You can be a person great at your No.1 skill and maximize your greatness. You might even pour your greatness into another youth worker so she, too, will be great at your No.1 skill. That’s the way some youth pastors mentor—whatever they’re good at, they reproduce in those who follow them. However, when you help others be great at their No.1 skills, that leads not to entropy in one’s own ministry, but to farther-reaching success for you both.
Helping people be good at what they do is also a matter of having someone (or some tool) point out what they’re good at. Personality, leadership and spiritual gift tests are great for helping people discover their strengths and interests. You can huff along at your frantic pace and fill slots till Jesus comes. How much more effective will your ministry be when everyone’s doing what he’s actually good at—and knows it? That’s empowering for both of you. For both the youth pastors and the volunteers whose hearts are willing to find a thousand ways to servant-lead like this, they’ll reap a thousand rewards.
My advice to the big kahuna (full-time youth pastor):
1. Initiate coaching with your veteran volunteers. E-mail questions, pull them aside or set a standing appointment with them to pick their over-stuffed brains. My ego doesn’t need boosting, and being needed lost its glamour a long time ago. Still, I don’t want to sit on my experience either. The more built up know-how I dole out, the more room there’ll be in my brain to store up new learning. Letting a seasoned youth worker mentor you is just another way to do teamwork—to work smarter, not harder. The added bonus is that, as with any volunteer, when he knows you genuinely want to hear him, he’ll be far more supportive and loyal to you.
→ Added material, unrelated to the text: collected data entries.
### src/rtl/wb_mem_arbiter.sv
// Wishbone arbiter feeding one SDRAM port from a buffered ioctl loader and
// up to four core masters (round-robin, burst hold on incrementing CTI).
module wb_mem_arbiter #(
  parameter int NUM_MASTERS = 2,
  parameter int AW          = 26,
  parameter int DW          = 32,
  parameter int FIFO_DEPTH  = 4
) (
  input  logic                            clk_sys,
  input  logic                            reset_n,
  input  logic                            ioctl_download,
  input  logic                            ioctl_wr,
  input  logic [AW-1:0]                   ioctl_addr,
  input  logic [DW-1:0]                   ioctl_dout,
  input  logic [DW/8-1:0]                 ioctl_sel,
  output logic                            ioctl_wait,
  output logic                            loader_ovf,
  output logic                            download_done,
  input  logic [NUM_MASTERS-1:0]          m_stb,
  input  logic [NUM_MASTERS-1:0]          m_we,
  input  logic [NUM_MASTERS*(DW/8)-1:0]   m_sel,
  input  logic [NUM_MASTERS*AW-1:0]       m_adr,
  input  logic [NUM_MASTERS*DW-1:0]       m_dat_o,
  input  logic [NUM_MASTERS*3-1:0]        m_cti,
  output logic [NUM_MASTERS-1:0]          m_ack,
  output logic [DW-1:0]                   m_dat_i,
  output logic                            s_stb,
  output logic                            s_cyc,
  output logic                            s_we,
  output logic [DW/8-1:0]                 s_sel,
  output logic [AW-1:0]                   s_adr,
  output logic [DW-1:0]                   s_dat_o,
  output logic [2:0]                      s_cti,
  input  logic                            s_ack,
  input  logic [DW-1:0]                   s_dat_i
);

  localparam int SW = DW / 8;
  localparam int PW = (FIFO_DEPTH > 1) ? $clog2(FIFO_DEPTH) : 1;
  localparam int CW = PW + 1;
  localparam int GW = (NUM_MASTERS > 1) ? $clog2(NUM_MASTERS) : 1;
  localparam logic [2:0] CTI_INCR = 3'b010;

  typedef enum logic [1:0] {ST_IDLE, ST_LOADER, ST_MASTER} state_t;

  state_t          state_reg, state_next;
  logic [GW-1:0]   grant_reg, grant_next;

  logic [AW-1:0]   fifo_adr_mem [FIFO_DEPTH];
  logic [DW-1:0]   fifo_dat_mem [FIFO_DEPTH];
  logic [SW-1:0]   fifo_sel_mem [FIFO_DEPTH];
  logic [PW-1:0]   wr_ptr_reg, rd_ptr_reg;
  logic [CW-1:0]   count_reg, count_next;
  logic            ioctl_wait_reg, ovf_reg, dl_flag_reg;
  logic            fifo_empty, fifo_full, push, pop;

  logic [AW-1:0]   mst_adr [NUM_MASTERS];
  logic [DW-1:0]   mst_dat [NUM_MASTERS];
  logic [SW-1:0]   mst_sel [NUM_MASTERS];
  logic [2:0]      mst_cti [NUM_MASTERS];

  logic            rr_found;
  logic [GW-1:0]   rr_pick;
  logic [AW-1:0]   adr_mux;

  genvar gi;
  generate
    for (gi = 0; gi < NUM_MASTERS; gi++) begin : g_slice
      assign mst_adr[gi] = m_adr[gi*AW +: AW];
      assign mst_dat[gi] = m_dat_o[gi*DW +: DW];
      assign mst_sel[gi] = m_sel[gi*SW +: SW];
      assign mst_cti[gi] = m_cti[gi*3 +: 3];
      assign m_ack[gi]   = (state_reg == ST_MASTER) && (grant_reg == GW'(gi)) && s_ack;
    end
  endgenerate

  // ---------------- loader FIFO ----------------
  assign fifo_empty = (count_reg == '0);
  assign fifo_full  = (count_reg == CW'(FIFO_DEPTH));
  assign push       = ioctl_wr && !fifo_full;
  assign pop        = (state_reg == ST_LOADER) && s_ack;

  always_comb begin
    count_next = count_reg;
    if (push && !pop) begin
      count_next = count_reg + CW'(1);
    end else if (!push && pop) begin
      count_next = count_reg - CW'(1);
    end
  end

  always_ff @(posedge clk_sys) begin
    if (push) begin
      fifo_adr_mem[wr_ptr_reg] <= ioctl_addr;
      fifo_dat_mem[wr_ptr_reg] <= ioctl_dout;
      fifo_sel_mem[wr_ptr_reg] <= ioctl_sel;
    end
  end

  always_ff @(posedge clk_sys or negedge reset_n) begin
    if (!reset_n) begin
      wr_ptr_reg     <= '0;
      rd_ptr_reg     <= '0;
      count_reg      <= '0;
      ioctl_wait_reg <= 1'b0;
      ovf_reg        <= 1'b0;
      dl_flag_reg    <= 1'b0;
    end else begin
      if (push) wr_ptr_reg <= wr_ptr_reg + PW'(1);
      if (pop)  rd_ptr_reg <= rd_ptr_reg + PW'(1);
      count_reg <= count_next;
      // Asserted one entry early so a write already in flight still fits.
      ioctl_wait_reg <= (count_next >= CW'(FIFO_DEPTH - 1));
      if (ioctl_wr && fifo_full) ovf_reg <= 1'b1;
      if (ioctl_download) begin
        dl_flag_reg <= 1'b1;
      end else if (download_done) begin
        dl_flag_reg <= 1'b0;
      end
    end
  end

  assign ioctl_wait    = ioctl_wait_reg;
  assign loader_ovf    = ovf_reg;
  assign download_done = dl_flag_reg && !ioctl_download && fifo_empty && (state_reg == ST_IDLE);

  // ---------------- round-robin pick ----------------
  always_comb begin
    int idx;
    rr_found = 1'b0;
    rr_pick  = grant_reg;
    idx      = 0;
    for (int k = 1; k <= NUM_MASTERS; k++) begin
      idx = (int'(grant_reg) + k) % NUM_MASTERS;
      if (!rr_found && m_stb[GW'(idx)]) begin
        rr_found = 1'b1;
        rr_pick  = GW'(idx);
      end
    end
  end

  // ---------------- FSM ----------------
  always_ff @(posedge clk_sys or negedge reset_n) begin
    if (!reset_n) begin
      state_reg <= ST_IDLE;
      grant_reg <= GW'(NUM_MASTERS - 1);
    end else begin
      state_reg <= state_next;
      grant_reg <= grant_next;
    end
  end

  always_comb begin
    state_next = state_reg;
    grant_next = grant_reg;
    case (state_reg)
      ST_IDLE: begin
        if (!fifo_empty) begin
          state_next = ST_LOADER;
        end else if (!ioctl_download && rr_found) begin
          state_next = ST_MASTER;
          grant_next = rr_pick;
        end
      end
      ST_LOADER: begin
        if (s_ack && (count_reg <= CW'(1))) state_next = ST_IDLE;
      end
      ST_MASTER: begin
        if (!m_stb[grant_reg]) begin
          state_next = ST_IDLE;
        end else if (s_ack && (mst_cti[grant_reg] != CTI_INCR)) begin
          state_next = ST_IDLE;
        end
      end
      default: state_next = ST_IDLE;
    endcase
  end

  // ---------------- slave port mux ----------------
  always_comb begin
    s_stb   = 1'b0;
    s_cyc   = 1'b0;
    s_we    = 1'b0;
    s_sel   = '0;
    adr_mux = '0;
    s_dat_o = '0;
    s_cti   = 3'b000;
    case (state_reg)
      ST_LOADER: begin
        s_stb   = 1'b1;
        s_cyc   = 1'b1;
        s_we    = 1'b1;
        s_sel   = fifo_sel_mem[rd_ptr_reg];
        adr_mux = fifo_adr_mem[rd_ptr_reg];
        s_dat_o = fifo_dat_mem[rd_ptr_reg];
      end
      ST_MASTER: begin
        s_stb   = 1'b1;
        s_cyc   = 1'b1;
        s_we    = m_we[grant_reg];
        s_sel   = mst_sel[grant_reg];
        adr_mux = mst_adr[grant_reg];
        s_dat_o = mst_dat[grant_reg];
        s_cti   = mst_cti[grant_reg];
      end
      default: ;
    endcase
  end

  // Addresses are always word-aligned on the SDRAM side.
  assign s_adr   = adr_mux & ~AW'(SW - 1);
  assign m_dat_i = s_dat_i;

endmodule
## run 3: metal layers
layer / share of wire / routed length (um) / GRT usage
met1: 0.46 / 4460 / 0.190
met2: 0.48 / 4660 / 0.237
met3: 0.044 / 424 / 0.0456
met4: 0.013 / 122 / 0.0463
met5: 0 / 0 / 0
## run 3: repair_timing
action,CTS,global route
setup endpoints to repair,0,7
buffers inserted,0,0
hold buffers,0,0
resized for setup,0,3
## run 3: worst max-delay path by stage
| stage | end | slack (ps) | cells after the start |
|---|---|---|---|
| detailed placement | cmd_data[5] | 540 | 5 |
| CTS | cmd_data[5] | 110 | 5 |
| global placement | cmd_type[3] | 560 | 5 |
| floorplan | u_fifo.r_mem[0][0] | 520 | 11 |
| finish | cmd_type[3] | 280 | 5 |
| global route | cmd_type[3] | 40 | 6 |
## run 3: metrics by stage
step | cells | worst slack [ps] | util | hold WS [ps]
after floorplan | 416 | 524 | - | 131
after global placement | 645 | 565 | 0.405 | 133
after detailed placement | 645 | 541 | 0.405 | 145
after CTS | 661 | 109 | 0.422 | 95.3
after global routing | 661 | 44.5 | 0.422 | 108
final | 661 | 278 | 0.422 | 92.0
### config.mk
export PLATFORM = sky130hd
export DESIGN_NAME = ls_mem_ctrl
export DESIGN_NICKNAME = d
export VERILOG_FILES = /design/src/rtl/ls_mem_ctrl.sv
export SDC_FILE = /design/constraint.sdc
export NUM_CORES = 1
export LEC_CHECK = 0
export CAP_MARGIN = 0
export CORE_ASPECT_RATIO = 0.8
export CORE_MARGIN = 2
export CORE_UTILIZATION = 30
export DETAILED_ROUTE_END_ITERATION = 6
export SETUP_SLACK_MARGIN = 0.1
export SLEW_MARGIN = 20
export SYNTH_ARGS = -nofsm -noshare
export SYNTH_HDL_FRONTEND = slang
export SYNTH_SLANG_ARGS = --single-unit
### constraint.sdc
create_clock -name clk -period 4.1 [get_ports clk]
set_clock_uncertainty 0.05 [all_clocks]
set_input_delay 0.41 -clock clk [delete_from_list [all_inputs] [get_ports clk]]
set_output_delay 0.41 -clock clk [all_outputs]
set_load 0.01 [all_outputs]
2. It takes an humble person to be teachable with someone who isn’t in your paid shoes.There have been leaders I wouldn’t try to coach–not because they didn’t need it, but because their ego was too fragile. It was obvious by the welded chips on their shoulders that they only wanted to be “taught” by someone who either licked their shoes or had twice their experience and had written a couple of books. For my part, I can write this off as their discomfort with my personality or gender and serve them anyway, only more quietly; but let me gently tell you that for your part, regardless of your more experienced volunteer’s quirks and lesser elocution, if he or she has character and integrity, you can gain something from his or her perspective. Is it humbling? No more than a middle-aged youth ministry veteran volunteer submitting to her 20-something-year-old youth pastor. It should be a contiguous thing. Can we give God permission to use each other as a tool of humility in our lives? Once that’s settled, we can get a lot more done in youth ministry.
3. Don’t take your older volunteers for granted. Some come off like know-it-alls; some are position-protective; some are both. They’re still volunteering because they want to be there. I wrote about the two-sided coin of volunteerism in the “Staff Relations” issue of YouthWorker Journal (Jan-Feb 2003). One side is: It’s a privilege to serve. The other side clearly is: No one’s paying me to do this.
4. Let me say “no” without owing you a detailed explanation. It’s not merely being ironic when you give your seasoned volunteers permission to say “no” with a sense of trust and respect from you (especially when it means someone not as sharp does the job). Likewise, when they say “yes,” may there be freedom to try something different with the same level of trust and respect.